Estaba tibia y húmeda. Nos abrimos paso entre las mesas llenas de borrachos que
miraban con ojos lascivos a la chica, que le decían frases obscenas. La espalda desnuda
como un vasto desierto, la hendidura de la columna vertebral, el trasero abundante,
redondo. El cabello derramándose como una lluvia dorada. Las voces de Los Panchos
interpretando Solamente una vez. Puse una mano sobre su hombro y la otra en su
cintura. Sentí arder su piel bajo mis manos. Los cuerpos moviéndose al vaivén de la
música como una barca sobre las olas. La cara bonita, los ojos verdes e inmensos, la
boca de fresa. Medio loco tu compañero de juerga, ¿no? Su aliento tibio abrasándome el
rostro. ¿Quién, el pintor? ¿Es pintor? Aja. ¿No lo conoces? No, ¿quién será? ¿Qué pinta,
casas? Cuadros. La risita aguda, chillona, los senos agitándose, saltando. Pintor como
Picasso, Dalí, Leonardo da Vinci. ¡Pintor! No me hagas reír así que me hago pis. Qué va
a ser pintor el cara de sapo ese. Lo es. Y tú eres su musa. Te quiere pintar. ¿Estás loco o
qué, ah? Es que le recuerdas a Marilyn, su ex. ¿Qué Marilyn? Monroe. ¿Marilyn
Monroe, la actriz? Aja. Se dobló de la risa. Oye, tú estás más chiflado que el cara de
sapo ese. ¿Sabes?: no quiero perder mi tiempo ni que lo pierdas tú. ¿Tienes para pagarte
un polvo? Metí la mano a uno de mis bolsillos, saqué el puñado de monedas y billetes
que había juntado durante todo el día y los puse en su escote. Ahí tienes para más de un
polvo, le dije. Víctor no pide mucho... Soltó una carcajada que atrajo todas las miradas.

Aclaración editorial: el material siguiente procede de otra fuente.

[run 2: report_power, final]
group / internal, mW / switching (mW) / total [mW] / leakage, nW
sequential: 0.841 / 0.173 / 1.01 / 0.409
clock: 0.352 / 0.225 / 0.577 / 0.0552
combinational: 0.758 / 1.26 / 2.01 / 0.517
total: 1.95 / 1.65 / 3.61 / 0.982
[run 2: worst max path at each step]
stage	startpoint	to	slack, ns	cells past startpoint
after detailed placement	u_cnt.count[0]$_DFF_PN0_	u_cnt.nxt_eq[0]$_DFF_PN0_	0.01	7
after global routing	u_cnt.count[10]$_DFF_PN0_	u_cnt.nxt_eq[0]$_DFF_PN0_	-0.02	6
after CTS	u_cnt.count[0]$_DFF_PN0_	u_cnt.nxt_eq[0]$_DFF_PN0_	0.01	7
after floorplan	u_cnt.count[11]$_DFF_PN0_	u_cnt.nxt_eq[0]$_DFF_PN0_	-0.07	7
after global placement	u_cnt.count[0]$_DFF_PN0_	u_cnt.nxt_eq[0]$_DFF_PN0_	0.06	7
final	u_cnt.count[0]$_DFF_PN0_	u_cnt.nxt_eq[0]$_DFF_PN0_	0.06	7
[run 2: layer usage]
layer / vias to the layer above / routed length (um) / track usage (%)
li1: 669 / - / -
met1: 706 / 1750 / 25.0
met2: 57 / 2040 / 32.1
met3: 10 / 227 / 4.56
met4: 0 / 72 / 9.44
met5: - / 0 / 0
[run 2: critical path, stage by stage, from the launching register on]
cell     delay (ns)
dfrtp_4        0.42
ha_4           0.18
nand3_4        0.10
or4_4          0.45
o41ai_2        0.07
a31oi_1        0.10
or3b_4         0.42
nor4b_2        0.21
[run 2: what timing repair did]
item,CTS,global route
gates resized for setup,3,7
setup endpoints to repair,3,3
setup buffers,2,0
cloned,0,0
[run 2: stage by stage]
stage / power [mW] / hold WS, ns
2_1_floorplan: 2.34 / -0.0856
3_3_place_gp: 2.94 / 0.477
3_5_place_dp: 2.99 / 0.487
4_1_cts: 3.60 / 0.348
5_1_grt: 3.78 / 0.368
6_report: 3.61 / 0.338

La música había cesado. Arrojó el dinero que había puesto en su escote. Dile a tu amigo
que vaya a buscar a su Marilyn, chilló. A mí que no me joda, ¿ya? Mujerzuela, le
espeté, dándome la media vuelta. Víctor me esperaba de pie. Salimos a la noche
victoriana. Era una noche cálida, de luna llena. Allí estaba el inca, apuntándonos con su
dedo acusador. Echamos a andar en dirección a La Parada. Me cansééé de rogarleee, /
me cansééé de decirleee / que yo sin ella de pena muerooo, empecé a cantar. Víctor
continuó la siguiente estrofa: Ya no quiso escucharme, / si sus labios se abrieron / fue
pa' decirme ya no te quierooo. El ladrido de un perro cortó la noche como un cuchillo.